▶ WHAT YOU SHOULD DO
Read the records below and copy each line that contains "status".

▼

## src/rtl/eirq_pkg.sv

```systemverilog
// Package: shared constants and types for the external interrupt router.
// Assumes a 32-bit register data path and the fixed field layout below.
package eirq_pkg;
    localparam int DATA_W    = 32;
    localparam int VEC_W     = 16;
    localparam int PRIO_W    = 4;
    localparam int PRIO_LSB  = 16;
    localparam int POL_BIT   = 24;
    localparam int SENSE_BIT = 25;
    localparam int MASK_BIT  = 31;

    typedef enum logic [1:0] {
        DEST_CORE = 2'b00,
        DEST_PIN  = 2'b01,
        DEST_CRIT = 2'b10,
        DEST_NONE = 2'b11
    } dest_e;

    typedef struct packed {
        logic              mask;
        logic              sense;
        logic              pol;
        logic [PRIO_W-1:0] prio;
        logic [VEC_W-1:0]  vec;
        dest_e             dest;
    } src_cfg_t;

    // Packs a configuration into its register word.
    function automatic logic [DATA_W-1:0] cfg_to_word(input src_cfg_t c);
        logic [DATA_W-1:0] w;
        w = '0;
        w[VEC_W-1:0]                 = c.vec;
        w[PRIO_LSB +: PRIO_W]        = c.prio;
        w[POL_BIT]                   = c.pol;
        w[SENSE_BIT]                 = c.sense;
        w[MASK_BIT]                  = c.mask;
        return w;
    endfunction
endpackage

```

## src/rtl/eirq_src_ctrl.sv

```systemverilog
// One interrupt source: synchronises its pin, qualifies it by polarity and
// sense, keeps the edge pending flag and splits the request by route.
// Assumes the pin is asynchronous and the ack strobe is one cycle wide.
module eirq_src_ctrl
    import eirq_pkg::*;
#(
    parameter int SYNC_STAGES = 2
) (
    input  logic     clk,
    input  logic     rst_n,
    input  logic     pin_i,
    input  src_cfg_t cfg_i,
    input  logic     ack_i,
    output logic     core_req_o,
    output logic     crit_req_o,
    output logic     pin_req_o
);
    logic [SYNC_STAGES-1:0] sync_q;
    logic                   prev_q;
    logic                   edge_pend_q;
    logic                   synced;
    logic                   active;
    logic                   edge_hit;
    logic                   pending;

    assign synced = sync_q[SYNC_STAGES-1];

    // Pin synchroniser chain.
    always_ff @(posedge clk) begin
        if (!rst_n) begin
            sync_q <= '0;
        end else begin
            sync_q[0] <= pin_i;
            for (int k = 1; k < SYNC_STAGES; k++) begin
                sync_q[k] <= sync_q[k-1];
            end
        end
    end

    // Previous synchronised value for edge detection.
    always_ff @(posedge clk) begin
        if (!rst_n) prev_q <= 1'b0;
        else        prev_q <= synced;
    end

    // Polarity and edge qualification.
    always_comb begin
        active   = cfg_i.pol ? synced : ~synced;
        edge_hit = cfg_i.pol ? (synced & ~prev_q) : (~synced & prev_q);
    end

    // Edge pending latch: a new edge wins over a same-cycle acknowledge.
    always_ff @(posedge clk) begin
        if (!rst_n)             edge_pend_q <= 1'b0;
        else if (cfg_i.sense)   edge_pend_q <= 1'b0;
        else if (edge_hit)      edge_pend_q <= 1'b1;
        else if (ack_i)         edge_pend_q <= 1'b0;
    end

    // Route the pending state to one destination.
    always_comb begin
        pending    = cfg_i.sense ? active : edge_pend_q;
        core_req_o = pending && (cfg_i.dest == DEST_CORE) && !cfg_i.mask
                     && (cfg_i.prio != '0);
        crit_req_o = cfg_i.sense && active && (cfg_i.dest == DEST_CRIT);
        pin_req_o  = cfg_i.sense && active && (cfg_i.dest == DEST_PIN);
    end
endmodule

```

## src/rtl/eirq_prio_arb.sv

```systemverilog
// Combinational priority selector over the core-line requests.
// Picks the strictly highest priority; the scan order favours low indices.
module eirq_prio_arb
    import eirq_pkg::*;
#(
    parameter int NUM_SRC = 12,
    parameter int IDX_W   = 4
) (
    input  logic [NUM_SRC-1:0]             req_i,
    input  logic [NUM_SRC-1:0][PRIO_W-1:0] prio_i,
    output logic                           valid_o,
    output logic [IDX_W-1:0]               idx_o,
    output logic [PRIO_W-1:0]              prio_o
);
    // Linear scan with strict compare keeps the first of equal priorities.
    always_comb begin
        valid_o = 1'b0;
        idx_o   = '0;
        prio_o  = '0;
        for (int i = 0; i < NUM_SRC; i++) begin
            if (req_i[i] && (!valid_o || (prio_i[i] > prio_o))) begin
                valid_o = 1'b1;
                idx_o   = IDX_W'(i);
                prio_o  = prio_i[i];
            end
        end
    end
endmodule

```

## src/rtl/eirq_cfg_regs.sv

```systemverilog
// Configuration storage and read mux for all sources and the spurious
// vector. Assumes word addresses; the acknowledge address is handled above.
module eirq_cfg_regs
    import eirq_pkg::*;
#(
    parameter int              NUM_SRC    = 12,
    parameter int              ADDR_W     = 5,
    parameter logic [VEC_W-1:0] SPUR_RESET = 16'hFFFF
) (
    input  logic                    clk,
    input  logic                    rst_n,
    input  logic                    wr_i,
    input  logic [ADDR_W-1:0]       addr_i,
    input  logic [DATA_W-1:0]       wdata_i,
    output src_cfg_t [NUM_SRC-1:0]  cfg_o,
    output logic [VEC_W-1:0]        spur_o,
    output logic [DATA_W-1:0]       rdata_o
);
    localparam int AIDX_W    = ADDR_W - 1;
    localparam int SPUR_ADDR = 2 * NUM_SRC;

    logic [AIDX_W-1:0] word_idx;
    logic              is_dest;

    assign word_idx = addr_i[ADDR_W-1:1];
    assign is_dest  = addr_i[0];

    // Per-source configuration writes.
    always_ff @(posedge clk) begin
        if (!rst_n) begin
            cfg_o <= '0;
        end else if (wr_i) begin
            for (int i = 0; i < NUM_SRC; i++) begin
                if (word_idx == AIDX_W'(i)) begin
                    if (is_dest) begin
                        cfg_o[i].dest <= dest_e'(wdata_i[1:0]);
                    end else begin
                        cfg_o[i].vec   <= wdata_i[VEC_W-1:0];
                        cfg_o[i].prio  <= wdata_i[PRIO_LSB +: PRIO_W];
                        cfg_o[i].pol   <= wdata_i[POL_BIT];
                        cfg_o[i].sense <= wdata_i[SENSE_BIT];
                        cfg_o[i].mask  <= wdata_i[MASK_BIT];
                    end
                end
            end
        end
    end

    // Spurious vector register.
    always_ff @(posedge clk) begin
        if (!rst_n)                                         spur_o <= SPUR_RESET;
        else if (wr_i && addr_i == ADDR_W'(SPUR_ADDR))      spur_o <= wdata_i[VEC_W-1:0];
    end

    // Read mux for configuration, route and spurious words.
    always_comb begin
        rdata_o = '0;
        for (int i = 0; i < NUM_SRC; i++) begin
            if (word_idx == AIDX_W'(i)) begin
                rdata_o = is_dest ? {{(DATA_W-2){1'b0}}, cfg_o[i].dest}
                                  : cfg_to_word(cfg_o[i]);
            end
        end
        if (addr_i == ADDR_W'(SPUR_ADDR)) begin
            rdata_o = {{(DATA_W-VEC_W){1'b0}}, spur_o};
        end
    end
endmodule

```

## src/rtl/ext_irq_router.sv

```systemverilog
// Top of the external interrupt router: per-source control, core-line
// arbitration, acknowledge handling and registered outputs.
// Assumes reg_rd_i and reg_wr_i are single-cycle strobes.
module ext_irq_router
    import eirq_pkg::*;
#(
    parameter int               NUM_SRC     = 12,
    parameter int               SYNC_STAGES = 2,
    parameter logic [15:0]      SPUR_RESET  = 16'hFFFF,
    parameter int               ADDR_W      = $clog2(2 * NUM_SRC + 2)
) (
    input  logic               clk,
    input  logic               rst_n,
    input  logic [NUM_SRC-1:0] irq_pin_i,
    input  logic               reg_wr_i,
    input  logic               reg_rd_i,
    input  logic [ADDR_W-1:0]  reg_addr_i,
    input  logic [31:0]        reg_wdata_i,
    output logic [31:0]        reg_rdata_o,
    output logic               core_irq_o,
    output logic               crit_irq_o,
    output logic               irq_out_o
);
    localparam int IDX_W    = (NUM_SRC > 1) ? $clog2(NUM_SRC) : 1;
    localparam int ACK_ADDR = 2 * NUM_SRC + 1;

    src_cfg_t [NUM_SRC-1:0]             cfg;
    logic [VEC_W-1:0]                   spur_vec;
    logic [DATA_W-1:0]                  regs_rdata;
    logic [NUM_SRC-1:0]                 core_req;
    logic [NUM_SRC-1:0]                 crit_req;
    logic [NUM_SRC-1:0]                 pin_req;
    logic [NUM_SRC-1:0]                 ack_sel;
    logic [NUM_SRC-1:0][PRIO_W-1:0]     prio_vec;
    logic                               arb_valid;
    logic [IDX_W-1:0]                   arb_idx;
    logic [PRIO_W-1:0]                  arb_prio;
    logic                               ack_hit;
    logic [VEC_W-1:0]                   ack_vec;

    eirq_cfg_regs #(
        .NUM_SRC    (NUM_SRC),
        .ADDR_W     (ADDR_W),
        .SPUR_RESET (SPUR_RESET)
    ) regs_i (
        .clk     (clk),
        .rst_n   (rst_n),
        .wr_i    (reg_wr_i),
        .addr_i  (reg_addr_i),
        .wdata_i (reg_wdata_i),
        .cfg_o   (cfg),
        .spur_o  (spur_vec),
        .rdata_o (regs_rdata)
    );

    assign ack_hit = reg_rd_i && (reg_addr_i == ADDR_W'(ACK_ADDR));

    for (genvar g = 0; g < NUM_SRC; g++) begin : g_src
        assign prio_vec[g] = cfg[g].prio;
        assign ack_sel[g]  = ack_hit && arb_valid && (arb_idx == IDX_W'(g));

        eirq_src_ctrl #(
            .SYNC_STAGES (SYNC_STAGES)
        ) src_i (
            .clk        (clk),
            .rst_n      (rst_n),
            .pin_i      (irq_pin_i[g]),
            .cfg_i      (cfg[g]),
            .ack_i      (ack_sel[g]),
            .core_req_o (core_req[g]),
            .crit_req_o (crit_req[g]),
            .pin_req_o  (pin_req[g])
        );
    end

    eirq_prio_arb #(
        .NUM_SRC (NUM_SRC),
        .IDX_W   (IDX_W)
    ) arb_i (
        .req_i   (core_req),
        .prio_i  (prio_vec),
        .valid_o (arb_valid),
        .idx_o   (arb_idx),
        .prio_o  (arb_prio)
    );

    // Vector of the winning source, or the spurious vector.
    always_comb begin
        ack_vec = spur_vec;
        for (int i = 0; i < NUM_SRC; i++) begin
            if (arb_valid && arb_idx == IDX_W'(i)) ack_vec = cfg[i].vec;
        end
    end

    // Registered read data.
    always_ff @(posedge clk) begin
        if (!rst_n)        reg_rdata_o <= '0;
        else if (reg_rd_i) reg_rdata_o <= ack_hit ? {{(DATA_W-VEC_W){1'b0}}, ack_vec}
                                                  : regs_rdata;
    end

    // Registered interrupt outputs.
    always_ff @(posedge clk) begin
        if (!rst_n) begin
            core_irq_o <= 1'b0;
            crit_irq_o <= 1'b0;
            irq_out_o  <= 1'b0;
        end else begin
            core_irq_o <= arb_valid;
            crit_irq_o <= |crit_req;
            irq_out_o  <= |pin_req;
        end
    end
endmodule

```
## src/rtl/raster_timer_pkg.sv

```systemverilog
package raster_timer_pkg;

    localparam int unsigned HALF_W = 16;
    localparam int unsigned CNT_W  = 2 * HALF_W;
    localparam int unsigned ADDR_W = 3;
    localparam int unsigned N_SRC  = 3;

    localparam logic [ADDR_W-1:0] A_MODE      = 3'd3;
    localparam logic [ADDR_W-1:0] A_RELOAD_HI = 3'd4;
    localparam logic [ADDR_W-1:0] A_RELOAD_LO = 3'd5;
    localparam logic [ADDR_W-1:0] A_ACK       = 3'd6;
    localparam logic [ADDR_W-1:0] A_STOP      = 3'd7;

    // pending flag positions, matching the acknowledge byte
    localparam int unsigned SRC_EXT = 0;
    localparam int unsigned SRC_TMR = 1;
    localparam int unsigned SRC_VBL = 2;

    // mode word, bit 0 at the right
    typedef struct packed {
        logic pal;
        logic irq_en;
        logic reload_on_zero;
        logic reload_on_frame;
        logic load_on_write;
    } mode_t;

endpackage

```

## src/rtl/raster_timer_regs.sv

```systemverilog
module raster_timer_regs
    import raster_timer_pkg::*;
(
    input  logic              clk,
    input  logic              rst_n,
    input  logic              wr_en_i,
    input  logic [ADDR_W-1:0] wr_addr_i,
    input  logic [HALF_W-1:0] wr_data_i,
    output mode_t             mode_o,
    output logic [CNT_W-1:0]  reload_o,
    output logic              stop_o,
    output logic              load_now_o,
    output logic [CNT_W-1:0]  load_val_o,
    output logic [N_SRC-1:0]  ack_o
);

    typedef struct packed {
        mode_t             mode;
        logic [HALF_W-1:0] hi;
        logic [HALF_W-1:0] lo;
        logic              stop;
    } regs_t;

    regs_t q, d;
    localparam int unsigned MODE_W = $bits(mode_t);

    always_comb begin
        d          = q;
        load_now_o = 1'b0;
        ack_o      = '0;
        if (wr_en_i) begin
            case (wr_addr_i)
                A_MODE:      d.mode = mode_t'(wr_data_i[MODE_W-1:0]);
                A_RELOAD_HI: d.hi   = wr_data_i;
                A_RELOAD_LO: begin
                    d.lo       = wr_data_i;
                    load_now_o = q.mode.load_on_write;
                end
                A_ACK:       ack_o  = wr_data_i[N_SRC-1:0];
                A_STOP:      d.stop = wr_data_i[0];
                default:     ;
            endcase
        end
    end

    always_ff @(posedge clk) begin
        if (!rst_n) q <= '0;
        else        q <= d;
    end

    assign mode_o     = q.mode;
    assign reload_o   = {q.hi, q.lo};
    assign stop_o     = q.stop;
    assign load_val_o = {q.hi, wr_data_i};

    p_reload_lo_r2: assert property (@(posedge clk) disable iff (!rst_n)
        (wr_en_i && wr_addr_i == A_RELOAD_LO) |=> (reload_o[HALF_W-1:0] == $past(wr_data_i)));

    p_reload_hi_r2: assert property (@(posedge clk) disable iff (!rst_n)
        (wr_en_i && wr_addr_i == A_RELOAD_HI) |=> (reload_o[CNT_W-1:HALF_W] == $past(wr_data_i)));

endmodule

```

## src/rtl/raster_timer_count.sv

```systemverilog
module raster_timer_count
    import raster_timer_pkg::*;
#(
    parameter int unsigned FREEZE_LINES = 32
) (
    input  logic             clk,
    input  logic             rst_n,
    input  logic             pix_ce_i,
    input  logic             line_strobe_i,
    input  logic             frame_strobe_i,
    input  mode_t            mode_i,
    input  logic             stop_i,
    input  logic [CNT_W-1:0] reload_i,
    input  logic             load_now_i,
    input  logic [CNT_W-1:0] load_val_i,
    output logic             expire_o
);

    localparam int unsigned FW = $clog2(FREEZE_LINES + 1);

    typedef struct packed {
        logic [CNT_W-1:0] cnt;
        logic [FW-1:0]    freeze;
    } cnt_t;

    cnt_t q, d;
    logic frozen;
    logic frame_load;

    assign frozen     = stop_i && mode_i.pal && (q.freeze != '0);
    assign frame_load = frame_strobe_i && mode_i.reload_on_frame;

    always_comb begin
        d        = q;
        expire_o = 1'b0;
        if (frame_strobe_i)
            d.freeze = FW'(FREEZE_LINES);
        else if (line_strobe_i && q.freeze != '0)
            d.freeze = q.freeze - 1'b1;

        if (load_now_i)
            d.cnt = load_val_i;
        else if (frame_load)
            d.cnt = reload_i;
        else if (pix_ce_i && !frozen && q.cnt != '0) begin
            if (q.cnt == CNT_W'(1)) begin
                expire_o = 1'b1;
                d.cnt    = mode_i.reload_on_zero ? reload_i : '0;
            end else begin
                d.cnt = q.cnt - 1'b1;
            end
        end
    end

    always_ff @(posedge clk) begin
        if (!rst_n) q <= '0;
        else        q <= d;
    end

    logic [CNT_W-1:0] cnt_q;
    assign cnt_q = q.cnt;

    p_expire_on_tick_r3: assert property (@(posedge clk) disable iff (!rst_n)
        expire_o |-> (pix_ce_i && !frozen && !load_now_i));

    p_step_r3: assert property (@(posedge clk) disable iff (!rst_n)
        (pix_ce_i && !frozen && !load_now_i && !frame_load && cnt_q > CNT_W'(1))
        |=> (cnt_q == $past(cnt_q) - 1'b1));

    p_freeze_hold_r10: assert property (@(posedge clk) disable iff (!rst_n)
        (frozen && !load_now_i && !frame_load) |=> $stable(cnt_q));

    p_load_first_r13: assert property (@(posedge clk) disable iff (!rst_n)
        load_now_i |=> (cnt_q == $past(load_val_i)));

endmodule

```

## src/rtl/raster_timer_pend.sv

```systemverilog
module raster_timer_pend
    import raster_timer_pkg::*;
(
    input  logic             clk,
    input  logic             rst_n,
    input  logic [N_SRC-1:0] set_i,
    input  logic [N_SRC-1:0] clr_i,
    output logic [N_SRC-1:0] pend_o
);

    typedef struct packed {
        logic [N_SRC-1:0] pend;
    } pend_t;

    pend_t q, d;

    always_comb begin
        d      = q;
        d.pend = (q.pend & ~clr_i) | set_i;
    end

    always_ff @(posedge clk) begin
        if (!rst_n) q <= '0;
        else        q <= d;
    end

    assign pend_o = q.pend;

    for (genvar i = 0; i < N_SRC; i++) begin : g_src
        p_set_wins_r9: assert property (@(posedge clk) disable iff (!rst_n)
            set_i[i] |=> pend_o[i]);
        p_ack_clears_r8: assert property (@(posedge clk) disable iff (!rst_n)
            (clr_i[i] && !set_i[i]) |=> !pend_o[i]);
        p_hold_r7: assert property (@(posedge clk) disable iff (!rst_n)
            (pend_o[i] && !clr_i[i]) |=> pend_o[i]);
    end

endmodule

```

## src/rtl/raster_timer.sv

```systemverilog
module raster_timer
    import raster_timer_pkg::*;
#(
    parameter int unsigned LINE_W       = 9,
    parameter int unsigned FREEZE_LINES = 32
) (
    input  logic              clk,
    input  logic              rst_n,
    input  logic              pix_ce,
    input  logic              line_strobe,
    input  logic              frame_strobe,
    input  logic              vblank_strobe,
    input  logic              ext_strobe,
    input  logic [LINE_W-1:0] raster_line,
    input  logic              wr_en,
    input  logic [2:0]        wr_addr,
    input  logic [15:0]       wr_data,
    output logic              irq_vblank,
    output logic              irq_timer,
    output logic              irq_ext,
    output logic [15:0]       status
);

    localparam int unsigned PAD_W = HALF_W - LINE_W - 4;

    mode_t            mode;
    logic [CNT_W-1:0] reload;
    logic             stop;
    logic             load_now;
    logic [CNT_W-1:0] load_val;
    logic [N_SRC-1:0] ack;
    logic             expire;
    logic [N_SRC-1:0] set;
    logic [N_SRC-1:0] pend;

    raster_timer_regs i_regs (
        .clk        (clk),
        .rst_n      (rst_n),
        .wr_en_i    (wr_en),
        .wr_addr_i  (wr_addr),
        .wr_data_i  (wr_data),
        .mode_o     (mode),
        .reload_o   (reload),
        .stop_o     (stop),
        .load_now_o (load_now),
        .load_val_o (load_val),
        .ack_o      (ack)
    );

    raster_timer_count #(.FREEZE_LINES(FREEZE_LINES)) i_count (
        .clk            (clk),
        .rst_n          (rst_n),
        .pix_ce_i       (pix_ce),
        .line_strobe_i  (line_strobe),
        .frame_strobe_i (frame_strobe),
        .mode_i         (mode),
        .stop_i         (stop),
        .reload_i       (reload),
        .load_now_i     (load_now),
        .load_val_i     (load_val),
        .expire_o       (expire)
    );

    always_comb begin
        set          = '0;
        set[SRC_EXT] = ext_strobe;
        set[SRC_TMR] = expire && mode.irq_en;
        set[SRC_VBL] = vblank_strobe;
    end

    raster_timer_pend i_pend (
        .clk    (clk),
        .rst_n  (rst_n),
        .set_i  (set),
        .clr_i  (ack),
        .pend_o (pend)
    );

    assign irq_vblank = pend[SRC_VBL];
    assign irq_timer  = pend[SRC_TMR];
    assign irq_ext    = pend[SRC_EXT];
    assign status     = {raster_line, {PAD_W{1'b0}}, mode.pal, 3'b000};

    p_timer_needs_en_r3: assert property (@(posedge clk) disable iff (!rst_n)
        (!irq_timer && !mode.irq_en) |=> !irq_timer);

endmodule

```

▲

▶ RESULT FOR THIS EXERCISE
    output logic [15:0]       status
    assign status     = {raster_line, {PAD_W{1'b0}}, mode.pal, 3'b000};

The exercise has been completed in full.